**Task:** Extract each line holding the word "WIDTH" from the entries.

[Start of Attachment]

[src/flat_wrapper.sv]
// flat-port wrapper written by rule: the top's interface ports become plain ports
module delay_var_bus_flat 
#(
  parameter int WIDTH = 8,
  parameter int AW    = 6
)
  (clk, rst, bus_d, bus_d_stb, bus_dly, bus_q, bus_q_valid);
  delay_var_bus_if #(.WIDTH(WIDTH), .AW(AW)) bus_i ();
  input  logic clk;
  input  logic rst;
  input wire logic [$bits(bus_i.d)-1:0] bus_d;
  input wire logic [$bits(bus_i.d_stb)-1:0] bus_d_stb;
  input wire logic [$bits(bus_i.dly)-1:0] bus_dly;
  output wire logic [$bits(bus_i.q)-1:0] bus_q;
  output wire logic [$bits(bus_i.q_valid)-1:0] bus_q_valid;
  assign bus_i.d = bus_d;
  assign bus_i.d_stb = bus_d_stb;
  assign bus_i.dly = bus_dly;
  assign bus_q = bus_i.q;
  assign bus_q_valid = bus_i.q_valid;
  delay_var_bus #(.WIDTH(WIDTH), .AW(AW)) u_core (.clk(clk), .rst(rst), .bus(bus_i));
endmodule
==> src/rtl/sha2_round.sv <==
// One combinational SHA-2 compression round; st[0] is a, st[7] is h.
module sha2_round
  import sha2_pkg::*;
(
  input  logic [7:0][31:0] st,
  input  logic [31:0]      k,
  input  logic [31:0]      w,
  output logic [7:0][31:0] st_next
);

  logic [31:0] t1;
  logic [31:0] t2;

  always_comb begin
    t1 = st[7] + S1(st[4]) + ch(st[4], st[5], st[6]) + k + w;
    t2 = S0(st[0]) + maj(st[0], st[1], st[2]);
    st_next[0] = t1 + t2;
    st_next[1] = st[0];
    st_next[2] = st[1];
    st_next[3] = st[2];
    st_next[4] = st[3] + t1;
    st_next[5] = st[4];
    st_next[6] = st[5];
    st_next[7] = st[6];
  end

endmodule

==> src/rtl/sha2_multiblock_core.sv <==
// Multi-block SHA-256/SHA-224 compression core: chains H across padded blocks
// and evaluates ROUNDS_PER_CYCLE rounds per clock.
module sha2_multiblock_core
  import sha2_pkg::*;
#(
  parameter int ROUNDS_PER_CYCLE = 1,
  parameter bit SUPPORT_224      = 1'b1
) (
  input  logic                   clock,
  input  logic                   reset,
  sha2_multiblock_core_if.slave  bus,
  output sha2_state_e            dbg_state
);

  localparam int          R        = ROUNDS_PER_CYCLE;
  localparam logic [5:0]  STEP     = 6'(R);
  localparam logic [5:0]  LAST_CNT = 6'(64 - R);

  if (!(R == 1 || R == 2 || R == 4 || R == 8)) begin : g_bad_rounds
    $error("sha2_multiblock_core: ROUNDS_PER_CYCLE must be 1, 2, 4 or 8");
  end

  sha2_state_e       state;
  logic [5:0]        rnd_cnt;
  logic [15:0][31:0] w_win;     // [0] is W[rnd_cnt]
  logic [7:0][31:0]  wv;        // working variables a..h
  logic [7:0][31:0]  h_reg;
  logic              last_q;
  logic              chain_valid;
  logic              mode_q;
  logic              block_ready_q;
  logic              digest_valid_q;
  logic              busy_q;
  logic [255:0]      digest_q;

  logic              mode_sel;
  logic [7:0][31:0]  iv;
  logic [7:0][31:0]  h_new;
  logic [255:0]      digest_next;
  logic [7:0][31:0]  st_fin;
  logic [15:0][31:0] win_fin;

  assign mode_sel = SUPPORT_224 & bus.mode_224;
  assign iv       = mode_sel ? IV_224 : IV_256;

  // Each stage consumes the window head and appends the next schedule word,
  // so after R stages the window is already shifted by R words.
  for (genvar j = 0; j < R; j++) begin : g_rnd
    logic [7:0][31:0]  st_in;
    logic [7:0][31:0]  st_out;
    logic [15:0][31:0] win_in;
    logic [15:0][31:0] win_out;
    logic [31:0]       w_new;

    if (j == 0) begin : g_head
      assign st_in  = wv;
      assign win_in = w_win;
    end else begin : g_link
      assign st_in  = g_rnd[j-1].st_out;
      assign win_in = g_rnd[j-1].win_out;
    end

    assign w_new   = s1(win_in[14]) + win_in[9] + s0(win_in[1]) + win_in[0];
    assign win_out = {w_new, win_in[15:1]};

    sha2_round u_round (
      .st      (st_in),
      .k       (K[rnd_cnt + 6'(j)]),
      .w       (win_in[0]),
      .st_next (st_out)
    );
  end

  assign st_fin  = g_rnd[R-1].st_out;
  assign win_fin = g_rnd[R-1].win_out;

  always_comb begin
    for (int i = 0; i < 8; i++) h_new[i] = h_reg[i] + wv[i];
  end

  always_comb begin
    digest_next = '0;
    for (int i = 0; i < 8; i++) digest_next[255 - 32*i -: 32] = h_new[i];
    if (SUPPORT_224 && mode_q) digest_next[31:0] = '0;
  end

  always_ff @(posedge clock) begin
    if (reset) begin
      state          <= ST_IDLE;
      rnd_cnt        <= '0;
      w_win          <= '0;
      wv             <= '0;
      h_reg          <= '0;
      last_q         <= 1'b0;
      chain_valid    <= 1'b0;
      mode_q         <= 1'b0;
      block_ready_q  <= 1'b1;
      digest_valid_q <= 1'b0;
      busy_q         <= 1'b0;
      digest_q       <= '0;
    end else begin
      case (state)
        ST_IDLE: begin
          if (bus.block_valid && block_ready_q) begin
            for (int i = 0; i < 16; i++) w_win[i] <= bus.block[511 - 32*i -: 32];
            // A fresh message, or a continuation with no live chain, restarts from the IV.
            if (bus.block_first || !chain_valid) begin
              wv     <= iv;
              h_reg  <= iv;
              mode_q <= mode_sel;
            end else begin
              wv <= h_reg;
            end
            last_q        <= bus.block_last;
            rnd_cnt       <= '0;
            block_ready_q <= 1'b0;
            busy_q        <= 1'b1;
            state         <= ST_ROUND;
          end
        end
        ST_ROUND: begin
          wv      <= st_fin;
          w_win   <= win_fin;
          rnd_cnt <= rnd_cnt + STEP;
          if (rnd_cnt == LAST_CNT) state <= ST_UPDATE;
        end
        ST_UPDATE: begin
          h_reg       <= h_new;
          chain_valid <= 1'b1;
          busy_q      <= 1'b0;
          if (last_q) begin
            digest_q       <= digest_next;
            digest_valid_q <= 1'b1;
            state          <= ST_DONE;
          end else begin
            block_ready_q <= 1'b1;
            state         <= ST_IDLE;
          end
        end
        ST_DONE: begin
          if (bus.digest_ready) begin
            digest_valid_q <= 1'b0;
            chain_valid    <= 1'b0;
            block_ready_q  <= 1'b1;
            state          <= ST_IDLE;
          end
        end
        default: state <= ST_IDLE;
      endcase
    end
  end

  assign bus.block_ready  = block_ready_q;
  assign bus.digest_valid = digest_valid_q;
  assign bus.digest       = digest_q;
  assign bus.busy         = busy_q;
  assign dbg_state        = state;

endmodule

[End of Attachment]

**Finished task:**
  parameter int WIDTH = 8,
  delay_var_bus_if #(.WIDTH(WIDTH), .AW(AW)) bus_i ();
  delay_var_bus #(.WIDTH(WIDTH), .AW(AW)) u_core (.clk(clk), .rst(rst), .bus(bus_i));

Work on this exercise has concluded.